I need every line of the material below that includes the string "parameter".

*** Stored data ***

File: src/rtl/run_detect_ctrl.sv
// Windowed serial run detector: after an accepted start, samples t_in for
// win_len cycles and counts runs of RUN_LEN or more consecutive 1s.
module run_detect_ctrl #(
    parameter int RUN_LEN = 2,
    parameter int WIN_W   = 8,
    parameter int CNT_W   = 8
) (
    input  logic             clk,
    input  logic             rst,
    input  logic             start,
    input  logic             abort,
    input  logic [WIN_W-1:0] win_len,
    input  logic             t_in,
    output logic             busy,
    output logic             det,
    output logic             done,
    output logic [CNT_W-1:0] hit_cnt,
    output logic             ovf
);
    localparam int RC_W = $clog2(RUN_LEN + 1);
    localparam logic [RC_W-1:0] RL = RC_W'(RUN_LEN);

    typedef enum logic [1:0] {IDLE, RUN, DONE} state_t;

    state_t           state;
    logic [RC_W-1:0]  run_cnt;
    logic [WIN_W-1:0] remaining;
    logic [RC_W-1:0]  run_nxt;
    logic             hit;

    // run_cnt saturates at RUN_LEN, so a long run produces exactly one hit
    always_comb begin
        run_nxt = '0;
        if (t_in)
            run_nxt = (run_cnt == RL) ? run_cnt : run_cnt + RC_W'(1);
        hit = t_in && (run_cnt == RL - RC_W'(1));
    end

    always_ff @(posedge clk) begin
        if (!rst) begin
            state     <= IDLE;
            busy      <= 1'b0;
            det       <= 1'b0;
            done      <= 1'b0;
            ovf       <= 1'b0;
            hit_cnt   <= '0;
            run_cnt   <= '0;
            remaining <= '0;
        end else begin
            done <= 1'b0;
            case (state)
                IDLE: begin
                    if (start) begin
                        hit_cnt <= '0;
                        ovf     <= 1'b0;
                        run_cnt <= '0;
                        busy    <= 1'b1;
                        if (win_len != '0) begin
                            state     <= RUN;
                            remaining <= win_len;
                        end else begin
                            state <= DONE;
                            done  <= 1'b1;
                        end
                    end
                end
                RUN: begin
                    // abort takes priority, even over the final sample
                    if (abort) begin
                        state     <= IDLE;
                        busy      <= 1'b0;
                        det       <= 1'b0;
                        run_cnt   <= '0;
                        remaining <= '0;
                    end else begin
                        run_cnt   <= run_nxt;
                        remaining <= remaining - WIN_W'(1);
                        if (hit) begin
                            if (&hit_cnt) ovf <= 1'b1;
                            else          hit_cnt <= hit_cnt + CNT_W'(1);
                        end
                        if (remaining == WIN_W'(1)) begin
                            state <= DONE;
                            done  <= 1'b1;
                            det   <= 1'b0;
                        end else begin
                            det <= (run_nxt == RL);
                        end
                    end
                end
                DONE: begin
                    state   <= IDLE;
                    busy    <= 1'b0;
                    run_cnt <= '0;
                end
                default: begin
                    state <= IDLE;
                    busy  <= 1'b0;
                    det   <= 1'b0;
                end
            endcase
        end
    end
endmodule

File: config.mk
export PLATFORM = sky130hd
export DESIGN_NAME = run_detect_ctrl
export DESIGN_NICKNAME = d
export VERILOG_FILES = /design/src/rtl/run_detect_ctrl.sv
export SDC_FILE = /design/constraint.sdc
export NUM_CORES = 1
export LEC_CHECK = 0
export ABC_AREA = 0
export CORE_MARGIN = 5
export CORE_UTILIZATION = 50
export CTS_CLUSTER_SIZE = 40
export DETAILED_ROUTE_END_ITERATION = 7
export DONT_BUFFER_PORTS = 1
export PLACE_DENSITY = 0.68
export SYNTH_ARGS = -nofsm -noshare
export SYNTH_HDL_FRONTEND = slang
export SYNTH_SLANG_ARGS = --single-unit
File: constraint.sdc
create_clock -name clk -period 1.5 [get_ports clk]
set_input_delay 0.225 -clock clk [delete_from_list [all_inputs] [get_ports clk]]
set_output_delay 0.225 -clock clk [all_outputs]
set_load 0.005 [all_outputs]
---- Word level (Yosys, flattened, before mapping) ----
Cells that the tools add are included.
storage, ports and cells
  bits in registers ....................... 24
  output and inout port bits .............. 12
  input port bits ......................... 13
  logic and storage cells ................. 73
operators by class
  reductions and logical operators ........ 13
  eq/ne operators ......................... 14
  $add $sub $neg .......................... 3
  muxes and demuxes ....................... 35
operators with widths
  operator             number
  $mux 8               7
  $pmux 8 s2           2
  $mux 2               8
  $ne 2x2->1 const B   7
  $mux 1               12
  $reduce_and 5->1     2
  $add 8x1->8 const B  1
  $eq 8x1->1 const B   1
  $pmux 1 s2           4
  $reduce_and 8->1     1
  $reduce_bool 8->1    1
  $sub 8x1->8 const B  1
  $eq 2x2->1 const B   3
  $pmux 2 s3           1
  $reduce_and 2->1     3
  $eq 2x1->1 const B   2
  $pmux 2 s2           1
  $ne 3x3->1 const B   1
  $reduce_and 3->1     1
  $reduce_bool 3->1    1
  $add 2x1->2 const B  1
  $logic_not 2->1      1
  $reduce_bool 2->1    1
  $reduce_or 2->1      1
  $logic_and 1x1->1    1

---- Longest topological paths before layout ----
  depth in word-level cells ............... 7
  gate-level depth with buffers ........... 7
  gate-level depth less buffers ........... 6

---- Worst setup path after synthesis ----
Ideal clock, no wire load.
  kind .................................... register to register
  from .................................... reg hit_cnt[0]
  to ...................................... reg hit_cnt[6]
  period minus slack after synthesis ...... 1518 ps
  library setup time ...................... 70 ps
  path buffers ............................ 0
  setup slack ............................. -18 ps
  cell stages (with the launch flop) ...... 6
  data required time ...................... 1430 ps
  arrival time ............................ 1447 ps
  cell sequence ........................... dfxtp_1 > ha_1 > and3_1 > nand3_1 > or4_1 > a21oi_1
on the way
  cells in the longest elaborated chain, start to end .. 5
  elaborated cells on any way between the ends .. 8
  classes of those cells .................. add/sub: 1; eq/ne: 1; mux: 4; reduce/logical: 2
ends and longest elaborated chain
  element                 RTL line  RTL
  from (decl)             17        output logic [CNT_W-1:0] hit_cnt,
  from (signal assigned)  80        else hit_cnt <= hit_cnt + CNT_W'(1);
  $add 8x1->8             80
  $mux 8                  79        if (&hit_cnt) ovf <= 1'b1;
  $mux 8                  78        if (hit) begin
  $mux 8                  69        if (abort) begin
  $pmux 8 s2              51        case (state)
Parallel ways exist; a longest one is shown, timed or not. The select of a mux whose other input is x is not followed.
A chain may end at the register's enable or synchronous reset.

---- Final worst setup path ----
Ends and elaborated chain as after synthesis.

*** End of Stored data ***

__Task answer__.
    parameter int RUN_LEN = 2,
    parameter int WIN_W   = 8,
    parameter int CNT_W   = 8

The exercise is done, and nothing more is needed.